Luckily, when you have something that appears to be a conflict or a contradiction, the best thing to do is to ask yourself “What do I need to know about this? Are there ways to resolve this that I don’t know about yet?”

And then put your Dance of Shiva DVD on and dance dance dance. Dance for ten minutes. Sit for ten minutes. You’ll get your answer when you need it. Promise.

6 Comments on “Sitting Shiva vs Dancing Shiva”


  1. This is a great post. And I’ve been wanting a copy of your book since the first time I saw you mention it! ^_^

    Megan M.s last blog post..Learning Leadership

  2. Havi
    Twitter: havi

    Yay! Thanks, Megan!


  3. [...] to make things harder for myself (so as to stimulate deconstruction and reconstruction) I decided to try the idea of replacing the numbers with colours and saying them out loud!  I [...]

  4. tulasi-priya

    Havi, thanks for do such great work. I’m benefiting so much. You’re really a soothing and energizing presence. All glories to your service.

    That said, I can’t resist the urge to comment about the pronunciation of Shiva. If you’re going to be technically, excruciatingly correct about Sanskrit pronunciation, Shiva (the god) is also pronounced with a short i (stress on the first syllable), but hardly anybody but Sanskritists say it properly. I think it sounds prettier as SHEE-vuh anyway. Namaste.

  5. Evy MacPhee

    When is the book, Bring on the Epiphanies, coming out, please?

    When I asked Google, it told me June 2008. We know this is not true because I can’t order it yet.

    I am a very new, very small, learner of Dance of Shiva.

    My Hebrew name is Chava or, if I’d been smarter before I started trying to use it in real life: Hava. No one in Kansas EVER got it right even after they heard me say it, never mind what happened when they saw it written in the way I tried to write it.

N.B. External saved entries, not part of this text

`src/rtl/alu_pkg.sv`:
```
// Shared constants for the shared-ALU arbiter: op codes, requester IDs, default width.
package alu_pkg;

    localparam int DEF_N = 32;

    typedef logic [2:0] opCode_t;

    localparam opCode_t OP_ADD  = 3'b000;
    localparam opCode_t OP_SUB  = 3'b001;
    localparam opCode_t OP_AND  = 3'b010;
    localparam opCode_t OP_OR   = 3'b011;
    localparam opCode_t OP_ILL  = 3'b100;
    localparam opCode_t OP_SLL  = 3'b101;
    localparam opCode_t OP_SLTU = 3'b110;
    localparam opCode_t OP_XOR  = 3'b111;

    localparam logic REQ0 = 1'b0;
    localparam logic REQ1 = 1'b1;

endpackage

```
`src/rtl/alu_share_exec.sv`:
```
// Purely combinational integer ALU shared by both requesters; flags zero results and the illegal op.
module alu_share_exec
    import alu_pkg::*;
#(
    parameter int N = DEF_N
) (
    input  logic [N-1:0] a,
    input  logic [N-1:0] b,
    input  opCode_t      op,
    output logic [N-1:0] result,
    output logic         zero,
    output logic         illegal
);

    localparam int SH_W = $clog2(N);

    always_comb begin
        result  = '0;
        illegal = 1'b0;
        case (op)
            OP_ADD:  result = a + b;
            OP_SUB:  result = a - b;
            OP_AND:  result = a & b;
            OP_OR:   result = a | b;
            OP_SLL:  result = a << b[SH_W-1:0];
            OP_SLTU: result = {{(N-1){1'b0}}, (a < b)};
            OP_XOR:  result = a ^ b;
            default: illegal = 1'b1;
        endcase
        // illegal ops report data=0 but never claim a zero result
        zero = !illegal && (result == '0);
    end

endmodule

```
`src/rtl/alu_share_arbiter.sv`:
```
// Round-robin share of one ALU between two valid/ready requesters with a one-entry result buffer.
// Optional grant/conflict statistics counters are enabled by defining ALU_SHARE_ARB_STATS_EN.
module alu_share_arbiter
    import alu_pkg::*;
#(
    parameter int N = DEF_N
`ifdef ALU_SHARE_ARB_STATS_EN
    ,
    parameter int CNT_W = 16
`endif
) (
    input  logic         clk,
    input  logic         rst_n,
    input  logic         req0_valid,
    output logic         req0_ready,
    input  logic [N-1:0] req0_a,
    input  logic [N-1:0] req0_b,
    input  logic [2:0]   req0_op,
    input  logic         req1_valid,
    output logic         req1_ready,
    input  logic [N-1:0] req1_a,
    input  logic [N-1:0] req1_b,
    input  logic [2:0]   req1_op,
    output logic         rsp_valid,
    input  logic         rsp_ready,
    output logic [N-1:0] rsp_data,
    output logic         rsp_zero,
    output logic         rsp_id,
    output logic         rsp_illegal
`ifdef ALU_SHARE_ARB_STATS_EN
    ,
    output logic [CNT_W-1:0] grant0_cnt,
    output logic [CNT_W-1:0] grant1_cnt,
    output logic [CNT_W-1:0] conflict_cnt
`endif
);

    logic         canAccept;
    logic         bothValid;
    logic         grantValid;
    logic         grantId;
    logic         lastGrant;
    logic [N-1:0] execA;
    logic [N-1:0] execB;
    opCode_t      execOp;
    logic [N-1:0] execResult;
    logic         execZero;
    logic         execIllegal;

    always_comb begin
        canAccept  = !rsp_valid || rsp_ready;
        bothValid  = req0_valid && req1_valid;
        grantValid = canAccept && (req0_valid || req1_valid);
        // on conflict the requester that did not win last time goes first
        grantId    = bothValid ? !lastGrant : req1_valid;
        req0_ready = grantValid && (grantId == REQ0);
        req1_ready = grantValid && (grantId == REQ1);
        execA      = (grantId == REQ1) ? req1_a  : req0_a;
        execB      = (grantId == REQ1) ? req1_b  : req0_b;
        execOp     = (grantId == REQ1) ? req1_op : req0_op;
    end

    alu_share_exec #(
        .N(N)
    ) uExec (
        .a       (execA),
        .b       (execB),
        .op      (execOp),
        .result  (execResult),
        .zero    (execZero),
        .illegal (execIllegal)
    );

    always_ff @(posedge clk or negedge rst_n) begin
        if (!rst_n) begin
            rsp_valid   <= 1'b0;
            rsp_data    <= '0;
            rsp_zero    <= 1'b0;
            rsp_id      <= REQ0;
            rsp_illegal <= 1'b0;
            lastGrant   <= REQ1;
        end else if (grantValid) begin
            rsp_valid   <= 1'b1;
            rsp_data    <= execResult;
            rsp_zero    <= execZero;
            rsp_id      <= grantId;
            rsp_illegal <= execIllegal;
            lastGrant   <= grantId;
        end else if (rsp_ready) begin
            rsp_valid   <= 1'b0;
        end
    end

`ifdef ALU_SHARE_ARB_STATS_EN
    // counters saturate at all-ones rather than wrapping
    always_ff @(posedge clk or negedge rst_n) begin
        if (!rst_n) begin
            grant0_cnt   <= '0;
            grant1_cnt   <= '0;
            conflict_cnt <= '0;
        end else begin
            if (req0_ready && (grant0_cnt != '1))
                grant0_cnt <= grant0_cnt + 1'b1;
            if (req1_ready && (grant1_cnt != '1))
                grant1_cnt <= grant1_cnt + 1'b1;
            if (bothValid && grantValid && (conflict_cnt != '1))
                conflict_cnt <= conflict_cnt + 1'b1;
        end
    end
`endif

endmodule
```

    I love your blog and look forward to reading it daily.

    Love and blessings,

    Evy/Chava

    I live in Washington State now.

  6. jessie
    Twitter: roomtosmile

    i love it! sitting shiva!

    one thing sitting shiva does do is allow the entire community to come together and acknowledge the realities of transition in a way that respects (ideally) the mourner and puts them at the center. once, in jerusalem, i was privileged to go to the house of my teacher after his mother had passed away. in his big-heartedness, and in his commitment to teaching, he accepted the fact that two! bus-loads! of students were going to come over and he sat with us, told us stories of his mother (she had hidden in the polish forests for 9 months during the holocaust, and made aliyah in her 60s!)and then patiently waited as a long, long line of students snaked past him, wishing him consolation. and he never rushed us out.

    maybe part of shiva nata is finding the learning in the passing of the patterns?